Security is the foundation of everything we build—from mobile apps to websites to backend APIs. Every day presents new challenges for all software developers. Whitehat hackers (the good guys) might uncover a security issue with an operating system that needs to be patched. A cloud service provider might alert developers to a new attack threat requiring updates on how mobile applications interact with their services. Then there are the blackhat hackers (the other guys) who are constantly on the hunt for new attack surfaces they can exploit for profit.
If that isn't enough to keep developers up at night, we can add in the looming threat of quantum computers. While these next-generation computers are still in their infancy, they present a future threat where they will eventually be powerful enough to render all of our current encryption instantly obsolete.
Why is today's encryption technology at risk?
Most of the underpinnings that protect all of today's internet traffic use public key cryptography like Elliptic Curve Cryptography or RSA. These types of encryption are incredibly vulnerable to shortcuts that can be achieved with quantum optimizations. Quantum computers will be powerful enough to break almost all of today's encryption—from Apple Messages to financial industry servers.
There are a few exceptions to this. The Advanced Encryption Standard (AES) is a different type of encryption with a shared secret key used for different tasks including backups, disk encryption, and document storage. While not "quantum proof encryption”, security researchers have said that quantum shortcuts can reduce the security of AES but not fully break it at this time.
But basically, everything is toast. Eventually.
What is the risk?
Scott Vanstone created Elliptic Curve Cryptography in Waterloo Region while he was a mathematician and cryptographer at the University of Waterloo. He cofounded Certicom in 1985, and the company became the leading provider of Elliptic Curve Cryptography technology to companies worldwide, including a little-known at the time smartphone maker—Research In Motion.
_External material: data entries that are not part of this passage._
$ cat src/rtl/lif_neuron_array.sv
// Array of leaky integrate-and-fire neurons: event integration while idle, one-neuron-per-cycle timestep sweep.
// Optional per-neuron refractory counters are enabled by defining NEURON_REFRACTORY_EN.
module lif_neuron_array #(
    parameter int NUM_NEURONS  = 5,
    parameter int DATA_W       = 8,
    parameter int IDX_W        = 3,
    parameter int REFRAC_STEPS = 2
) (
    input  logic                     clock,
    input  logic                     reset,
    input  logic                     in_valid,
    output logic                     in_ready,
    input  logic [IDX_W-1:0]         in_idx,
    input  logic signed [DATA_W-1:0] in_weight,
    input  logic                     step_i,
    input  logic [DATA_W-1:0]        beta,
    input  logic signed [DATA_W-1:0] v_th,
    input  logic                     reset_mode,
    output logic                     busy_o,
    output logic                     spike_valid,
    output logic [IDX_W-1:0]         spike_idx,
    output logic                     done_o
);

    localparam logic [0:0] ST_IDLE  = 1'b0;
    localparam logic [0:0] ST_SWEEP = 1'b1;

    localparam int PW = 2 * DATA_W + 1;
    localparam logic [IDX_W-1:0] LAST_IDX = IDX_W'(NUM_NEURONS - 1);
    localparam logic [IDX_W:0]   NUM_N    = (IDX_W + 1)'(NUM_NEURONS);
    localparam logic signed [DATA_W+1:0] SAT_MAX = (DATA_W + 2)'((2 ** (DATA_W - 1)) - 1);
    localparam logic signed [DATA_W+1:0] SAT_MIN = (DATA_W + 2)'(-(2 ** (DATA_W - 1)));

    function automatic logic signed [DATA_W-1:0] f_sat(input logic signed [DATA_W+1:0] x);
        if (x > SAT_MAX)
            return {1'b0, {(DATA_W-1){1'b1}}};
        else if (x < SAT_MIN)
            return {1'b1, {(DATA_W-1){1'b0}}};
        else
            return x[DATA_W-1:0];
    endfunction

    logic [0:0]               r_state;
    logic [IDX_W-1:0]         r_cnt;
    logic signed [DATA_W-1:0] r_mem [NUM_NEURONS];
    logic [DATA_W-1:0]        r_beta;
    logic signed [DATA_W-1:0] r_vth;
    logic                     r_mode;

    logic signed [DATA_W-1:0] w_v;
    logic signed [PW-1:0]     w_v_ext;
    logic signed [PW-1:0]     w_b_ext;
    logic signed [PW-1:0]     w_prod;
    logic signed [DATA_W:0]   w_leak;
    logic signed [DATA_W+1:0] w_sub;
    logic signed [DATA_W+1:0] w_sum;
    logic                     w_idx_ok;
    logic                     w_in_blk;
    logic                     w_cur_ref;
    logic                     w_fire;

    assign in_ready = (r_state == ST_IDLE);
    assign busy_o   = (r_state == ST_SWEEP);

    // Leak: full-width signed product, keeping the upper bits is an arithmetic shift (floor).
    assign w_v     = r_mem[r_cnt];
    assign w_v_ext = PW'(w_v);
    assign w_b_ext = PW'($signed({1'b0, r_beta}));
    assign w_prod  = w_v_ext * w_b_ext;
    assign w_leak  = w_prod[PW-1:DATA_W];
    assign w_sub   = (DATA_W + 2)'(w_leak) - (DATA_W + 2)'(r_vth);
    assign w_fire  = (w_leak >= (DATA_W + 1)'(r_vth)) && !w_cur_ref;

    assign w_sum    = (DATA_W + 2)'(r_mem[in_idx]) + (DATA_W + 2)'(in_weight);
    assign w_idx_ok = ({1'b0, in_idx} < NUM_N);

`ifdef NEURON_REFRACTORY_EN
    localparam int RW = (REFRAC_STEPS > 0) ? $clog2(REFRAC_STEPS + 1) : 1;
    logic [RW-1:0] r_ref [NUM_NEURONS];

    assign w_in_blk  = (r_ref[in_idx] != '0);
    assign w_cur_ref = (r_ref[r_cnt] != '0);

    always_ff @(posedge clock) begin
        if (reset) begin
            for (int n = 0; n < NUM_NEURONS; n++) r_ref[n] <= '0;
        end else if (r_state == ST_SWEEP) begin
            if (w_cur_ref)
                r_ref[r_cnt] <= r_ref[r_cnt] - RW'(1);
            else if (w_fire)
                r_ref[r_cnt] <= RW'(REFRAC_STEPS);
        end
    end
`else
    assign w_in_blk  = 1'b0;
    assign w_cur_ref = 1'b0;
`endif

    // Sweep parameters are captured once so mid-sweep input changes cannot disturb it.
    always_ff @(posedge clock) begin
        if (r_state == ST_IDLE && step_i) begin
            r_beta <= beta;
            r_vth  <= v_th;
            r_mode <= reset_mode;
        end
    end

    always_ff @(posedge clock) begin
        if (reset) begin
            r_state     <= ST_IDLE;
            r_cnt       <= '0;
            spike_valid <= 1'b0;
            spike_idx   <= '0;
            done_o      <= 1'b0;
            for (int n = 0; n < NUM_NEURONS; n++) r_mem[n] <= '0;
        end else begin
            spike_valid <= 1'b0;
            done_o      <= 1'b0;
            if (r_state == ST_IDLE) begin
                if (in_valid && w_idx_ok && !w_in_blk)
                    r_mem[in_idx] <= f_sat(w_sum);
                if (step_i) begin
                    r_state <= ST_SWEEP;
                    r_cnt   <= '0;
                end
            end else begin
                if (w_fire) begin
                    r_mem[r_cnt] <= r_mode ? f_sat(w_sub) : '0;
                    spike_valid  <= 1'b1;
                    spike_idx    <= r_cnt;
                end else begin
                    r_mem[r_cnt] <= f_sat((DATA_W + 2)'(w_leak));
                end
                if (r_cnt == LAST_IDX) begin
                    r_state <= ST_IDLE;
                    r_cnt   <= '0;
                    done_o  <= 1'b1;
                end else begin
                    r_cnt <= r_cnt + IDX_W'(1);
                end
            end
        end
    end

endmodule

$ cat config.mk
export PLATFORM = sky130hd
export DESIGN_NAME = lif_neuron_array
export DESIGN_NICKNAME = d
export VERILOG_FILES = /design/src/rtl/lif_neuron_array.sv
export SDC_FILE = /design/constraint.sdc
export NUM_CORES = 1
export LEC_CHECK = 0
export BUFFER_PORTS_ARGS = -buffer_cell sky130_fd_sc_hd__clkbuf_2
export CAP_MARGIN = 0
export CELL_PAD_IN_SITES_DETAIL_PLACEMENT = 1
export CELL_PAD_IN_SITES_GLOBAL_PLACEMENT = 1
export CORE_ASPECT_RATIO = 2
export CORE_UTILIZATION = 52
export CTS_BUF_LIST = sky130_fd_sc_hd__clkbuf_8
export DETAILED_ROUTE_END_ITERATION = 10
export GPL_TIMING_DRIVEN = 0
export PLACE_DENSITY = 0.85
export SLEW_MARGIN = 0
export SYNTH_ARGS = -nofsm -noshare
export SYNTH_HDL_FRONTEND = slang
export SYNTH_SLANG_ARGS = --single-unit
$ cat constraint.sdc
create_clock -name clock -period 9 [get_ports clock]
set_clock_uncertainty 0.15 [all_clocks]
set_input_delay 0.45 -clock clock [delete_from_list [all_inputs] [get_ports clock]]
set_output_delay 0.45 -clock clock [all_outputs]
set_load 0.005 [all_outputs]
==> summary.md, run 1 <==
| Metric | Value |
|---|---|
| Buf/Inv on CP | 3 |
| Leakage power | 3.48 nW |
| Fin crit period | 8.75 ns |
| Hold-fix buffers, CTS | 0 |
| Worst path max stage delay | 0.99 ns |
| CP cell instances | mux2i_1, nand2b_1, fa_1, fa_1, inv_1, fa_1, inv_1, fa_1, inv_1, ha_1, a21oi_1, o211ai_1, a221o_1, a21oi_1, xnor2_1, ha_1, a211oi_2, o211ai_1, nand2_1, and2_1, o21ai_4, a211oi_2, a21boi_1 |
| Final setup fails | 0 |
| Pins over their slew limit | 0 |
| Drt pass-1 iters | 4 |
| Final Power | about 2.2 mW |
| Final Core Density | 60.0% |
| CP top delay family | adder cells |
| WP data arrival | slightly below 9 ns |
| Worst hold-check path type | input pin to register |
| Netlist Area Pre-Place | 7720 um^2 |
| Clock insertion delay at the later pin of the skew report | about 0.40 ns |
| Total core area | roughly 14000 um^2 |
| Library cells used by synthesis | 64 |
| Worst ir drop on vdd | 0.137 mV |
| Fin nets | approximately 900 |
| HPWL Detailed | between 15000 and 20000 um |
| Most frequent CP cell | fa_1 |
| Crit share post-route | between 90% and 100% |
| Row count | between 60 and 70 |
| Total die area | around 15000 um^2 |
| Fin cells | roughly 960 |
| Crit Path Max Fanout | 8 |
| Mapped Avg Cell Area | between 10 and 15 um^2 |
| DRC Markers | 0 |
| Clk root buf | clkbuf_8 |
| Vias per inst | ~6.4 |
| Total CTS buffers | 9 |
| IO Port Bufs | 37 |
| Hold Slack | 0.0691 ns |
| Die Y | around 170 um |
| PwrDens | roughly 250 nW/um^2 |
| Share of post-route cells with drive strength above 1 | roughly a fifth |
| Design Area, Final | 8660 um^2 |
| Asr flop ratio synth | 0% |
| Initial DRC Count | around 300 |
| Yosys reg bits | slightly above 90 |
| Dpl cell area | between 8000 and 9000 um^2 |
| ANT nets after route | 0 |
| Setup crit start kind | register |
| Crit path required time | 8.95 ns |
| Placed cells | 938 |
| Fin. Hold Viols | 0 |
| Synth warn | 0 |
| RSZ-0062 raised after global routing | yes |
| H-tree depth | 3 |
| Vias in the first global route | 7043 |
| Mapped Nets | approximately 840 |
| Post-synth EDFFs | 81 |
| Vias | 6207 |
| # clock sinks | just over 90 |
| Synthesized instance count | 708 |
| Crit. End Element | register |
| Average wire per standard cell | around 26 um |
| GRT Resource Usage Total | roughly a third |
| CTS tree | built |
| Status | completed |
| Max-Slew Margin vs Limit | roughly a third |
| Post-synthesis sequential area ratio | 34.6% |
| Synthesis-to-finish area growth | 12.2% |
| Worst setup margin | around 0.25 ns |
| Max_cap viols | 0 |
| Ys flop type | edfxtp_1 |
| Global route overflow | 0 |
| Worst-path clk slew | about 0.10 ns |
| Slowest stage cell, crit path | dfxtp_1 |
| Initial antenna violation count | 0 |
| Routability cong. | 0.977 |
| Slew @ Worst Pin | between 0.9 and 1 ns |
| Worst-case clock buffer depth | 2 |
| Setup TNS | 0 ns |
| CP Class | register to register |
| ANT cells | 0 |
| Largest net degree at the start of global routing | 18 |
| Die Wd | 88.2 um |
| Final WL | 24800 um |
| First-pass GRT wire length | 37700 um |
| Initial cell density of the core | a little over half |
| Worst slack, placed | -1.11 ns |
| Fmax | about 0.11 GHz |
| Ports | 39 |
kinds of logic (layout without fill, tap and decap cells):
group	count (synthesis)	in the layout	synth area share (%)
adders and majority gates	97	97	19.3
buffers and inverters	82	145	4.12
muxes	50	50	11.8
DFF	93	93	34.6
xor gates and xnor gates	17	17	2.12
AOI/OAI and AO/OA	147	147	12.7
and+or+nand+nor	222	222	15.3
timing repair:
item                       CTS  global route
pin swaps                    1             7
setup endpoints to repair   64            53
gates resized for setup     21            14
buffers inserted             2            10
cell usage in the layout, fill, tap and decap left out, drive strengths merged, types with 8 or more instances in the layout:
| master | netlist | final |
|---|---|---|
| a211oi | 12 | 12 |
| a21boi | 8 | 8 |
| a21oi | 58 | 58 |
| a31oi | 8 | 8 |
| and3 | 10 | 10 |
| buf | 6 | 19 |
| clkbuf | 13 | 57 |
| dfxtp | 12 | 12 |
| edfxtp | 81 | 81 |
| fa | 37 | 37 |
| ha | 60 | 60 |
| inv | 63 | 65 |
| mux2 | 8 | 8 |
| mux2i | 10 | 10 |
| mux4 | 32 | 32 |
| nand2 | 48 | 48 |
| nand2b | 24 | 24 |
| nand3 | 12 | 12 |
| nor2 | 39 | 39 |
| nor2b | 42 | 42 |
| nor3 | 11 | 11 |
| o211ai | 10 | 10 |
| o21ai | 19 | 19 |
| xnor2 | 10 | 10 |
layout make-up:
class / instances / area [um^2]
buffer: 16 / 73.8
clock buffer: 10 / 138
clock inverter: 6 / 62.6
fill: 1563 / 5770
inverter: 63 / 236
multi-input combinational: 533 / 4920
sequential: 93 / 2670
tap: 192 / 240
timing repair buffer: 50 / 315
power by group:
group	internal [mW]	switching (mW)
clock network	0.136	0.164
logic	0.519	0.866
registers	0.504	0.0171
routing by layer:
metal / track usage (%) / routed length, um / vias to the layer above
met4: 28.5 / 2250 / 0
li1: - / - / 2714
met3: 4.70 / 835 / 102
met5: 0 / 0 / -
met1: 30.1 / 7520 / 3179
met2: 64.0 / 14100 / 212
worst paths after layout:
kind,startpoint,end,slack [ns],depth (start not counted)
max,register,r_mem[5][4]$_DFFE_PP_,0.25,23
max reg2reg,register,r_mem[5][4]$_DFFE_PP_,0.25,23
min reg2reg,spike_idx[2]$_SDFFE_PP0P_,spike_idx[2]$_SDFFE_PP0P_,0.31,2
min,beta[4],r_beta[4]$_DFFE_PP_,0.07,1
registers in the layout (all words and copies together) (netlist names), named ones only:
name         cells
r_mem           64
r_beta           8
r_vth            8
r_cnt            3
spike_idx        3
busy_o           1
done_o           1
r_mode           1
spike_valid      1
cells in the mapped netlist (4+ instances only):
library cell | instances | share of area, %
mux2i_1 | 10 | 1.3
a21boi_1 | 5 | 0.49
o211ai_1 | 10 | 0.97
edfxtp_1 | 81 | 32
nor2_1 | 39 | 1.9
a211oi_1 | 6 | 0.58
ha_1 | 60 | 9.7
o21ai_0 | 12 | 0.78
xor2_1 | 5 | 0.57
a31oi_1 | 8 | 0.65
nand3_1 | 12 | 0.78
nor3_1 | 11 | 0.71
o21ai_1 | 6 | 0.39
a211oi_2 | 5 | 0.81
or2_2 | 5 | 0.41
dfxtp_1 | 12 | 3.1
nand3b_1 | 5 | 0.49
and3_1 | 10 | 0.81
nand2_1 | 48 | 2.3
xnor2_1 | 10 | 1.1
and2_1 | 7 | 0.57
a32oi_1 | 4 | 0.45
inv_1 | 63 | 3.1
nor2b_1 | 42 | 3.4
mux4_2 | 32 | 9.3
o21a_1 | 5 | 0.49
a21oi_1 | 58 | 3.8
clkbuf_1 | 13 | 0.63
mux2_2 | 8 | 1.2
fa_1 | 37 | 9.6
nand2b_1 | 24 | 1.9
nand4_1 | 4 | 0.32
Note: power is estimated with default switching activity, not from simulation.
==> run 2, diff against run 1 <==
Settings changed: GPL_TIMING_DRIVEN 0 to default, HOLD_SLACK_MARGIN from default to 0.15.
==> run 2 against run 1 <==
- setup slack better by 0.065 ns
- clock power up 17%
- largest power group unchanged
- core utilization down 0.22 points
- critical path type unchanged
- cell area down 0.36%
- largest cell class unchanged
- routed wire length up 1.7%
- total power down 2.9%
- count of clock-buffer cells in the layout down 1
- highest routed layer unchanged
- first-iteration DRC count up 4.7%
- via count about the same
- sequential share of layout area up 0.098 points
==> summary.md, run 2 (synthesis results as in run 1) <==
| Metric | Value |
|---|---|
| Vias per inst | approximately 6.4 |
| Vias | between 6000 and 7000 |
| Final Core Density | 59.8% |
| Worst path max stage delay | around 0.64 ns |
| Most common cell after layout, fill and taps aside | edfxtp_1 |
| Total die area | between 15000 and 20000 um^2 |
| Most flop-heavy register | r_mem |
| Setup crit start kind | register |
| Final WL | 25200 um |
| CP cell instances | buf_4, mux4_2, mux2i_2, nand2b_1, fa_1, fa_1, inv_1, fa_1, inv_1, fa_1, inv_1, ha_1, a21oi_1, o211ai_1, a221o_1, xor2_1, ha_1, o21a_1, o21a_1, o22ai_2, xor2_2, o21ai_2, a32oi_1, a21boi_0 |
| First-pass GRT wire length | around 38000 um |
| Die Y | between 150 and 200 um |
| # clock sinks | a little over 90 |
| Most frequent cells in the layout | 81 x edfxtp_1, 64 x inv_1, 60 x ha_1, 58 x a21oi_1, 48 x nand2_1 |
| Average wire per standard cell | between 20 and 30 um |
| HPWL Detailed | approximately 19000 um |
| Slowest stage cell, crit path | a32oi_1 |
| Max reg flops | between 60 and 70 |
| Max_cap viols | 0 |
| Fin nets | 897 |
| Drt pass-1 iters | 5 |
| R2r setup slk | about 0.31 ns |
| CP top delay family | adder cells |
| H-tree depth | 3 |
| Row count | slightly above 60 |
| RSZ-0062 raised after global routing | no |
| CTS tree | built |
| DRC Markers | 0 |
| ANT cells | 0 |
| Share of post-route cells with drive strength above 1 | 17.2% |
| Leakage power | between 3 and 4 nW |
| Most frequent CP cell | fa_1 |
| RR Endpoint | r_mem[6][5]$_DFFE_PP_ |
| Synthesis-to-finish area growth | 11.8% |
| Worst-path clk slew | ~0.10 ns |
| Fmax | around 0.12 GHz |
| Setup TNS | 0 ns |
| Max-Slew Margin vs Limit | between 20% and 30% |
| Buf/Inv on CP | 4 |
| Worst Hold Launch | step_i |
| Crit share post-route | 96.5% |
| Fillers | ~1600 |
| Crit. End Element | register |
| Initial DRC Count | between 300 and 400 |
| Vias in the first global route | 6970 |
| Global route overflow | 0 |
| Clk root buf | clkbuf_8 |
| Initial cell density of the core | 53.5% |
| Worst ir drop on vdd | between 0.1 and 0.15 mV |
| Fin. Hold Viols | 0 |
| PwrDens | around 250 nW/um^2 |
| Total core area | 14400 um^2 |
| Initial antenna violation count | 0 |
| CP Class | register to register |
| ANT nets after route | 0 |
| Slew @ Worst Pin | about 1.2 ns |
| R2r worst-path depth | 24 |
| Die Wd | a little under 90 um |
| Total CTS buffers | 9 |
| Final setup fails | 0 |
| WP data arrival | between 8 and 9 ns |
| GRT Resource Usage Total | 34.7% |
| Largest regs | r_mem (64), r_beta (8), r_vth (8) |
| Hold Path Depth | 4 |
| Largest net degree at the start of global routing | 22 |
| IO Port Bufs | 38 |
| Fin crit period | 8.69 ns |
| Status | completed |
| Ports | 39 |
| Clock insertion delay at the later pin of the skew report | between 0.3 and 0.4 ns |
| Crit path required time | ~9 ns |
| Worst hold-check path type | input pin to register |
| Worst-case clock buffer depth | 2 |
| Crit Path Max Fanout | 16 |
| Final Power | roughly 2.1 mW |
| Pins over their slew limit | 0 |
| Routability cong. | approximately 0.92 |
==> run 2: area by class of cell <==
type | instances | area (um^2) | area share, %
inverters | 63 | 236 | 2.74
flip-flops and latches | 93 | 2670 | 31.0
clock buffers | 9 | 124 | 1.44
repair buffers | 68 | 470 | 5.45
well taps | 192 | 240 | 2.79
clock inverters | 7 | 120 | 1.39
multi-input cells | 533 | 4760 | 55.2
==> run 2: how the worst max path moves through the flow <==
stage,start,to,slack (ns),cells after the start
final,register,r_mem[6][5]$_DFFE_PP_,0.31,24
after global placement,register,r_mem[5][5]$_DFFE_PP_,0.43,24
after floorplan,register,r_mem[0][2]$_SDFFCE_PN0P_,1.16,28
after detailed placement,register,r_mem[5][5]$_DFFE_PP_,0.14,24
after global routing,register,r_mem[7][6]$_DFFE_PP_,0.02,25
after CTS,register,r_mem[6][3]$_DFFE_PP_,0.05,24
==> run 2: worst min-delay path, stage by stage <==
cell and delay (ns):
clkbuf_2 0.11, nor3_1 0.05, a21oi_1 0.11, nor2_1 0.06
==> run 2: per-layer routing <==
metal  track usage [%]  wire (um)  up-vias
met5                 0          0        -
li1                  -          -     2718
met4              27.8       2290        0
met3              4.89       1190      138
met2              63.0      13800      259
met1              33.1       7860     3086
==> run 2: what timing repair did <==
| item | 4_1_cts | 5_1_grt |
|---|---|---|
| hold buffers | 17 | 0 |
| hold endpoints to repair | 17 | 0 |
| gates resized for setup | 0 | 7 |
| endpoints found under the setup margin | 0 | 41 |
| buffers inserted | 0 | 2 |
==> run 2: through the flow <==
step           instance area, um^2  std cells  hold WS (ns)  setup slack [ns]
6_report                      8630        965         0.286             0.313
5_1_grt                       8630        965         0.307            0.0164
4_1_cts                       8570        963         0.277            0.0503
3_5_place_dp                  8150        930         0.308             0.144
3_3_place_gp                  8150        930         0.296             0.431
2_1_floorplan                 7720        708         0.303              1.16
==> run 2: power breakdown <==
group | internal [mW] | switching, mW
combinational | 0.456 | 0.814
clock | 0.186 | 0.166
sequential | 0.504 | 0.0169
==> run 3, diff against run 2 <==
Settings changed: REMOVE_ABC_BUFFERS from default to 1.
==> run 3 against run 2 <==
- non-clock buffer count shrank 3
- combinational power shrank 5%
- hold slack lost 0.0082 ns
- total power shrank 6.8%
- sequential power is essentially flat
- routed wire length shrank 5.2%
- critical endpoint is now r_mem[4][4]$_SDFFCE_PN0P_
- largest power group unchanged
==> summary.md, run 3 (synthesis results as in run 1) <==
| Metric | Value |
|---|---|
| Status | completed |
| Placed cells | 929 |
| CP Class | register to register |
| Max reg flops | 64 |
| Comb pwr share | between 60% and 70% |
| P_int | ~1.1 mW |
| # Post-CTS Setup Buffers | 0 |
| Sw power | 0.941 mW |
| Worst-case clock buffer depth | 2 |
| Global route overflow | 0 |
| Sequential power share | a little over a quarter |
| Vias in the first global route | around 7000 |
| Crit path required time | 8.93 ns |
| Share of post-route cells with drive strength above 1 | between 10% and 20% |
| Final setup fails | 0 |
| Setup TNS | 0 ns |
| First-pass GRT wire length | around 37000 um |
| HPWL Detailed | 18900 um |
| Initial DRC Count | 308 |
| Max-Slew Margin vs Limit | between 20% and 30% |
| Crit share post-route | 94.7% |
| Fin cells | about 960 |
| Routability cong. | 0.937 |
| Leakage power | between 3 and 4 nW |
| ANT cells | 0 |
| Hold Path Depth | 4 |
| Ports | 39 |
| Slew @ Worst Pin | between 1 and 1.5 ns |
| Fin crit period | approximately 8.5 ns |
| Clk root buf | clkbuf_8 |
| RR Endpoint | r_mem[4][4]$_SDFFCE_PN0P_ |
| Synthesis-to-finish area growth | 10.2% |
| Fin. Hold Viols | 0 |
| Initial antenna violation count | 0 |
| IO Port Bufs | 38 |
| Most common cell after layout, fill and taps aside | edfxtp_1 |
| Switching Share | between 40% and 50% |
| Die Wd | just under 90 um |
| Worst ir drop on vdd | between 0.1 and 0.15 mV |
| Most flop-heavy register | r_mem |
| Setup crit start kind | register |
| CTS tree | built |
| Row count | 62 |
| RSZ-0062 raised after global routing | no |
| Worst hold-check path type | input pin to register |
| Most frequent cells in the layout | 81 x edfxtp_1, 64 x inv_1, 60 x ha_1, 58 x a21oi_1, 48 x nand2_1 |
| Fmax | 0.117 GHz |
| Total CTS buffers | 9 |
| Largest regs | r_mem (64), r_beta (8), r_vth (8) |
| Crit Path Max Fanout | 16 |
| H-tree depth | 3 |
| ANT nets after route | 0 |
| Drt pass-1 iters | 5 |
| GRT Resource Usage Total | ~34% |
| WP data arrival | between 8 and 9 ns |
| Fin nets | between 800 and 900 |
| DRC Markers | 0 |
| PwrDens | about 230 nW/um^2 |
| Total core area | 14400 um^2 |
| Fillers | roughly 1600 |
| Worst-path clk slew | 0.09 ns |
| Final WL | about 24000 um |
| Die Y | ~170 um |
| Vias per inst | around 6.3 |
| Largest net degree at the start of global routing | 22 |
| Worst Hold Launch | step_i |
| Average wire per standard cell | 24.8 um |
| Pins over their slew limit | 0 |
| Hold EP | r_cnt[1]$_SDFFE_PP0N_ |
| Total die area | 15400 um^2 |
| R2r worst-path depth | 25 |
| Crit. End Element | register |
| Initial cell density of the core | between 50% and 60% |
| Clock insertion delay at the later pin of the skew report | 0.39 ns |
| Vias | between 6000 and 7000 |
| Clock Power Share | roughly an eighth |
| # clock sinks | 93 |
| R2r setup slk | 0.48 ns |
| Max_cap viols | 0 |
Elliptic Curve Cryptography evolved from the RSA standard and allowed for the same level of security with smaller key sizes. The problem is that the two math problems that those schemes are based on now have quantum shortcuts. Once we have a powerful enough quantum computer, it can cut the computation time from longer than the universe has been around to a few hours or days.
Security professionals have been working for quite some time to give the whitehat community development tools that can resist quantum attacks. We need quantum-safe cryptography to retrofit and safeguard everything about the current internet as it stands today. Without these tools, it will be an open season on the security infrastructure.
Solving the quantum threat in Waterloo Region
The National Institute of Standards and Technology in the U.S. has been running a competition for potential solutions that could be a replacement for today's encryption. Mathematicians and cryptographers are submitting candidates to be the next recommended quantum-safe encryption algorithm we can use to build our defenses to replace these existing mechanisms.
This approach is more of a replacement than a patch of an existing thing because what we have now is fundamentally broken. There is an added risk that even without the right quantum computer, bad actors are harvesting and storing terabytes of encrypted data that they will be able to break into at a later date.
Waterloo Region is home to the Institute for Quantum Computing at the University of Waterloo and ISARA Corporation, a developer of crypto-agile technologies and quantum-safe cryptography. Earlier this month, Public Safety Minister Marco Mendicino announced an investment of $675,000 to help IQC develop technology to quantum-proof Canada's networks.
"In the 21st century, cybersecurity is national security," Mendicino told the audience at the announcement event.
One of the most significant challenges is the amount of encryption that will need to be secured against quantum attacks. When BlackBerry smartphones put Elliptic Curve Cryptography into daily use, the concept of the Internet of Things was still a nascent idea. Today, billions of connected devices rely on traditional encryption to protect personal and business data.
Adapting and updating these billions of devices will be challenging and costly. Security professionals are working on getting everyone prepared in advance, but realistically, people aren't going to do anything until there's a fire. When news starts getting out that the first quantum attack has been successful, many businesses will scramble to update their systems.
Being prepared now means retrofitting systems before we're under an actual real-life threat. We're not talking decades—we are five to ten years away from quantum computers reaching the power they need to break today's encryption.
Not another Y2K
If you're old enough to remember the year 2000, you may remember the justified panic of the Y2K crisis. For a quick refresh, early software developers used two digits for the year to save valuable space—not thinking that their software would potentially still be used in the year 2000. Businesses and governments spent billions of dollars updating their software, and when the clock moved to midnight on January 1, 2001, everything kept working as it was supposed to.
The challenge now is that for many, the memory of Y2K was a non-event. Preparing for quantum computers should be taken with the same conviction we showed for Y2K. Making it worse, Y2K was a specific date, whereas the quantum threat is off in the future at an unknown time.
In July, the NIST announced the first four quantum-resistant cryptographic algorithms, including the CRYSTALS-Kyber developed by researchers at the University of Waterloo. The NIST will use these four algorithms as part of its post-quantum cryptographic standard, which should be finalized this decade.
Security is the foundation of every application and service we use daily, from booking a spin class to making financial transactions. You may not think about it—or want to—but there's a threat in the distance that all organizations need to plan for.